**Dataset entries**
Context: an optimization exercise on an open-source flow, tuned for small area, a short achievable clock period and few clock cycles per item. The choices shown serve that exercise and are no tape-out recipe.
Function was checked by simulation only, so behaviour that the tests miss may differ from the original.

Setup of build 11:
==> flow/design.v (excerpt) <==
module echo_engine (
    input  wire        clk,
    input  wire        rst,         
    input  wire        cfg_we,
    input  wire [4:0]  cfg_addr,
    input  wire [31:0] cfg_wdata,
    output reg         cfg_err,     
    input  wire        in_valid,
    output wire        in_ready,
    input  wire [1:0]  in_op,       
    input  wire [15:0] in_data,
    output wire        out_valid,
    input  wire        out_ready,
    output wire [15:0] out_data
);
    localparam RING_DEPTH  = 64;
    localparam TABLE_DEPTH = 16;
    localparam OP_DELAY = 2'd0;
    localparam OP_TABLE = 2'd1;
    localparam OP_PRBS  = 2'd2;
    localparam OP_NOISE = 2'd3;
    localparam A_CAPACITY    = 5'd0;
    localparam A_NOISE_LEVEL = 5'd1;
    localparam A_LFSR        = 5'd2;
    localparam A_LCG_SEED    = 5'd3;
    localparam A_TABLE_LEN   = 5'd4;
    localparam A_RESTART     = 5'd5;
    localparam A_LCGSTEP     = 5'd6;
    function [30:0] rotl;
        input [30:0] v;
        input integer n;
        begin
            rotl = (v << n) | (v >> (31 - n));
        end
  ...
export LEC_CHECK = 0
export CAP_MARGIN = 20
export CORE_MARGIN = 2
export CORE_UTILIZATION = 40
export CTS_CLUSTER_DIAMETER = 70
export CTS_CLUSTER_SIZE = 24
export PLACE_DENSITY = 0.6
export SLEW_MARGIN = 20
create_clock -name core_clock -period 10.5 [get_ports {clk}]
standard.sh (not shown) runs the stock make flow with config.mk's settings and CLKGATE_MAP_FILE= SYNTH_SCRIPT=/design/flow/synth_recipe.tcl, a recipe that flattens the netlist after the stock synthesis.
==> flow/flow/run.sh <==
#!/bin/bash
set -euo pipefail
MARGIN=$(cat flow/margin.txt)
bash standard.sh SETUP_SLACK_MARGIN=$MARGIN \
  "CTS_ARGS=-sink_clustering_enable -repair_clock_nets -sink_clustering_size 24 -sink_clustering_max_diameter 70 -dont_use_dummy_load" \
  "BUFFER_PORTS_ARGS=-buffer_cell sky130_fd_sc_hd__buf_4" \
  ADDER_MAP_FILE= \
  finish > flow_make.log 2>&1
==> flow/flow/margin.txt <==
6.6
Testbench counts of build 11, summed over its fixed seeds: cycles 32,976, items 32,000.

**PROBLEM DETAILS**
Print exactly the lines of the records from the one containing "export CORE_UTILIZATION = 40" through the end, and nothing besides them.

**FINISHED TASK**
export CORE_UTILIZATION = 40
export CTS_CLUSTER_DIAMETER = 70
export CTS_CLUSTER_SIZE = 24
export PLACE_DENSITY = 0.6
export SLEW_MARGIN = 20
create_clock -name core_clock -period 10.5 [get_ports {clk}]
standard.sh (not shown) runs the stock make flow with config.mk's settings and CLKGATE_MAP_FILE= SYNTH_SCRIPT=/design/flow/synth_recipe.tcl, a recipe that flattens the netlist after the stock synthesis.
==> flow/flow/run.sh <==
#!/bin/bash
set -euo pipefail
MARGIN=$(cat flow/margin.txt)
bash standard.sh SETUP_SLACK_MARGIN=$MARGIN \
  "CTS_ARGS=-sink_clustering_enable -repair_clock_nets -sink_clustering_size 24 -sink_clustering_max_diameter 70 -dont_use_dummy_load" \
  "BUFFER_PORTS_ARGS=-buffer_cell sky130_fd_sc_hd__buf_4" \
  ADDER_MAP_FILE= \
  finish > flow_make.log 2>&1
==> flow/flow/margin.txt <==
6.6
Testbench counts of build 11, summed over its fixed seeds: cycles 32,976, items 32,000.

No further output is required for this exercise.